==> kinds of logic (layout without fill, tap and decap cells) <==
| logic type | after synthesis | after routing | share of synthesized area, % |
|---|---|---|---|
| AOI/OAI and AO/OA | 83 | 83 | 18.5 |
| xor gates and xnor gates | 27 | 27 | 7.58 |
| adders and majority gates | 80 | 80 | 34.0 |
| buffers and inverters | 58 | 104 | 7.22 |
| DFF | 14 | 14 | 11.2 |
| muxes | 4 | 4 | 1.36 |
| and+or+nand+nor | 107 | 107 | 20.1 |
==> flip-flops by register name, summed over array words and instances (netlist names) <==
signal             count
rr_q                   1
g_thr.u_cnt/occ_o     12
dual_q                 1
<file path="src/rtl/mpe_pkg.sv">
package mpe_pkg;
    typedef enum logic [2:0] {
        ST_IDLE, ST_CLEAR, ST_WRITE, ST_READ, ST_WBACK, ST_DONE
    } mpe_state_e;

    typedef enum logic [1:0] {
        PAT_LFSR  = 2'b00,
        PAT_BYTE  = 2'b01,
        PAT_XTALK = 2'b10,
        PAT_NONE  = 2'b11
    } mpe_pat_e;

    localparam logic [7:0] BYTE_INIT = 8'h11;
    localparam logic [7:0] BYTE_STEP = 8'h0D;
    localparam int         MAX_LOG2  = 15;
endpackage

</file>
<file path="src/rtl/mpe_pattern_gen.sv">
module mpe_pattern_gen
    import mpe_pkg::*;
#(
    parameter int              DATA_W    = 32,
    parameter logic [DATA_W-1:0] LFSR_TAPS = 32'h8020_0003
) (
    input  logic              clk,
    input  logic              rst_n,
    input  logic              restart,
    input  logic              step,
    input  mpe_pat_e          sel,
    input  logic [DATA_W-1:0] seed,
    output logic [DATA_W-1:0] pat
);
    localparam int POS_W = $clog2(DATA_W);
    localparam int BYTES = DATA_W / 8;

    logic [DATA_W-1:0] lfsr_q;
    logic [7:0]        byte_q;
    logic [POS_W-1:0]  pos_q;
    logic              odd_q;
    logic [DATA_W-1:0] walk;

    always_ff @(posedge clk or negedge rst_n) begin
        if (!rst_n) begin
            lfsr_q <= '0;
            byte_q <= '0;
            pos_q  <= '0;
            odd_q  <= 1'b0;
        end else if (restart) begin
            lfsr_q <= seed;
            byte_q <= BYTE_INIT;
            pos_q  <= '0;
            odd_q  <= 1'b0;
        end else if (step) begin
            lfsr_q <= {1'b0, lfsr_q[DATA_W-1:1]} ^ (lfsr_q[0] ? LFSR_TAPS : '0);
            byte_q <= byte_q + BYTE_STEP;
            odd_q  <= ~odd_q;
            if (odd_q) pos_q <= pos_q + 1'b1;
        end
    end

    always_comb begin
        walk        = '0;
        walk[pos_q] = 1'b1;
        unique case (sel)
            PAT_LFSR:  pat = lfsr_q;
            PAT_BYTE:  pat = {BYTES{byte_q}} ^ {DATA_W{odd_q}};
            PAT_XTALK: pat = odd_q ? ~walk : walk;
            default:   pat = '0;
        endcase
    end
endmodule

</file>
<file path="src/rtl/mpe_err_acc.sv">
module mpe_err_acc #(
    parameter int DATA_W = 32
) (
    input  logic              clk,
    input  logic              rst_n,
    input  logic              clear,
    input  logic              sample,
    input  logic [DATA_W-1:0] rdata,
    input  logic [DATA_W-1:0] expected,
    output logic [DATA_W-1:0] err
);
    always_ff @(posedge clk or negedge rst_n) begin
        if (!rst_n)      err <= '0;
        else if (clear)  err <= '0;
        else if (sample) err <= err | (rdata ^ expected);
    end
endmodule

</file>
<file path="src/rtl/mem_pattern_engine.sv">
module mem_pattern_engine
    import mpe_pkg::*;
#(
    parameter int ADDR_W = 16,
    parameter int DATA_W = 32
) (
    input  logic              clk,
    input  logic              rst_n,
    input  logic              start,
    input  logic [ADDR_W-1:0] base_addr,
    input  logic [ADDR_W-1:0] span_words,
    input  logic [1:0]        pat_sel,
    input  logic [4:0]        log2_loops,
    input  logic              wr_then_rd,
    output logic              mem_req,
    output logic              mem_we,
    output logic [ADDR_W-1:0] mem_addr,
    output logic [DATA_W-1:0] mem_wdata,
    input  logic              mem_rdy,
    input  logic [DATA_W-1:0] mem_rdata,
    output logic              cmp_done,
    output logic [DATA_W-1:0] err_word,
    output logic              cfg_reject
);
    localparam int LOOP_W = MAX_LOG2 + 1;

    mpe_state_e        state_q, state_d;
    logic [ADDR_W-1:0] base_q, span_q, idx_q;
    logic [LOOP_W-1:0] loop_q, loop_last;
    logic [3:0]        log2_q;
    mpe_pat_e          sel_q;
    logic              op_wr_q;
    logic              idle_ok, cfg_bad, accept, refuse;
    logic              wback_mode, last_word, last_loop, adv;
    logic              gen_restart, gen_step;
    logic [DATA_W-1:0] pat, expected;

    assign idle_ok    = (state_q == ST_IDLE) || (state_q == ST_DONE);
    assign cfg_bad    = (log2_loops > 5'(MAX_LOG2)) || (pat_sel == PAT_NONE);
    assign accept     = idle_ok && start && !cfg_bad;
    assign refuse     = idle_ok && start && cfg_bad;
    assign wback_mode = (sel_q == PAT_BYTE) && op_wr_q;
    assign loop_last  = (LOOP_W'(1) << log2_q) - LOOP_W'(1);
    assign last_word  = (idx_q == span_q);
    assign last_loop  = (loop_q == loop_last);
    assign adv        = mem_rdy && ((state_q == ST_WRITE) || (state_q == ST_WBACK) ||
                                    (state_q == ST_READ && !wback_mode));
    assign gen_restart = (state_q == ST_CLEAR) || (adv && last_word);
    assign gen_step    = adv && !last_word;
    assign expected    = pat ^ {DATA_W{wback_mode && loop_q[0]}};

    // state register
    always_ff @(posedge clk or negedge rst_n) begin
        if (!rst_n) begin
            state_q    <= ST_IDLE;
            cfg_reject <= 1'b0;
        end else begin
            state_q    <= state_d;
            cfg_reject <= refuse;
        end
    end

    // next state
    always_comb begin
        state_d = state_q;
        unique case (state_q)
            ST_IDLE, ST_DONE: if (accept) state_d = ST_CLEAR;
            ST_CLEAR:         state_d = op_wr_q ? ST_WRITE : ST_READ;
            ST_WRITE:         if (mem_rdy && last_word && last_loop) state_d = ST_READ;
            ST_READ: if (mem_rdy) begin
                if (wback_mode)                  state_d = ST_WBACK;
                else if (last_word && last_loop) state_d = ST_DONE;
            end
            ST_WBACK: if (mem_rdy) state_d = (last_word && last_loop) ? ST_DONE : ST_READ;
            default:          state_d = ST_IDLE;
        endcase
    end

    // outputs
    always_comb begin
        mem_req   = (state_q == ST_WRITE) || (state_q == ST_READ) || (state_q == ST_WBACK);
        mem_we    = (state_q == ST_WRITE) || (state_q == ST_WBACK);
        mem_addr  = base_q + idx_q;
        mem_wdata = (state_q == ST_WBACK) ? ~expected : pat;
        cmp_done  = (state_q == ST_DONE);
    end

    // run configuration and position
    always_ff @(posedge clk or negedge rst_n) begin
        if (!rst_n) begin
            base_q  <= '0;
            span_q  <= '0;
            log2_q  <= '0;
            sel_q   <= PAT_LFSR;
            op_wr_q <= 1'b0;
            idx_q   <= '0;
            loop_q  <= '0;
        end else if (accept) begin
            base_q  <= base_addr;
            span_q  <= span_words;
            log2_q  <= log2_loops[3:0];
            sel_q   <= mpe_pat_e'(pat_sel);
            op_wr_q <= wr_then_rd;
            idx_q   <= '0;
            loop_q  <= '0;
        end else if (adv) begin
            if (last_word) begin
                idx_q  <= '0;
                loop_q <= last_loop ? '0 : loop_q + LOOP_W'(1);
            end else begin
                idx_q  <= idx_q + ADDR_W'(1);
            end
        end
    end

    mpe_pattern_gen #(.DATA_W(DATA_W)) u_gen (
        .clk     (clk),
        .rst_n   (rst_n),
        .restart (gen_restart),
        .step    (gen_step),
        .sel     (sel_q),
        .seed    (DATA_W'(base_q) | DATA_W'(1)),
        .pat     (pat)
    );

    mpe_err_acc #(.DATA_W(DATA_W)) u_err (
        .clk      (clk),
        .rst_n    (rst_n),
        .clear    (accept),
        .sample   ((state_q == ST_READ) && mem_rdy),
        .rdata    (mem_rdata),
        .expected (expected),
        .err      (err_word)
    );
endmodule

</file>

* * *

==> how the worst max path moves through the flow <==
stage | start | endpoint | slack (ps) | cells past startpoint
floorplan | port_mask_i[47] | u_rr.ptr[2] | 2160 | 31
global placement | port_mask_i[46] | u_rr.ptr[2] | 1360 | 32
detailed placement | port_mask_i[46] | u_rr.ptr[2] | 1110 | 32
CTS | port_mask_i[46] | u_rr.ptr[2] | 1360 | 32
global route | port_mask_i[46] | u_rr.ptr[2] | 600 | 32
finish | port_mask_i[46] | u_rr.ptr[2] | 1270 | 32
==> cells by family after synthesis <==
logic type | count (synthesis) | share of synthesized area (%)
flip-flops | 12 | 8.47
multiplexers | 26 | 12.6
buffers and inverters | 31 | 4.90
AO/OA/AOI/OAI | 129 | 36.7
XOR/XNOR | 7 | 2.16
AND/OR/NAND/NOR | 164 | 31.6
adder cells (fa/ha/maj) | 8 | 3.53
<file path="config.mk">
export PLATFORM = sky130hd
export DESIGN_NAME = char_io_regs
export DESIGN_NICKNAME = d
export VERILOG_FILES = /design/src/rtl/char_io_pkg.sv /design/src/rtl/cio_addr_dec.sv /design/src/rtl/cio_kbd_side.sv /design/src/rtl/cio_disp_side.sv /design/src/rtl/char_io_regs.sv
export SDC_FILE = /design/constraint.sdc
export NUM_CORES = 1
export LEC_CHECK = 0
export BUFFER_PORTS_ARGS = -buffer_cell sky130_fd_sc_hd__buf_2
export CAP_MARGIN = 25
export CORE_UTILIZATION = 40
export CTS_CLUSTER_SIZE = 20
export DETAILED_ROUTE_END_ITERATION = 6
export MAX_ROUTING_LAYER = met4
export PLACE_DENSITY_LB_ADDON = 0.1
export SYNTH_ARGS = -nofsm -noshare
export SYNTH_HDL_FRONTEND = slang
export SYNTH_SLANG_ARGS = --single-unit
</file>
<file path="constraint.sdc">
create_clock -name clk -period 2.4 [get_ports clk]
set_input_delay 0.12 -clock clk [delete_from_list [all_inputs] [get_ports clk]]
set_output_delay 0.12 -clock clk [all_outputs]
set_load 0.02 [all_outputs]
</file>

Task to carry out: Could you set down, word for word, only the lines above from the line with "detailed placement |" to the line with "cells by family", including both?

Written response:
detailed placement | port_mask_i[46] | u_rr.ptr[2] | 1110 | 32
CTS | port_mask_i[46] | u_rr.ptr[2] | 1360 | 32
global route | port_mask_i[46] | u_rr.ptr[2] | 600 | 32
finish | port_mask_i[46] | u_rr.ptr[2] | 1270 | 32
==> cells by family after synthesis <==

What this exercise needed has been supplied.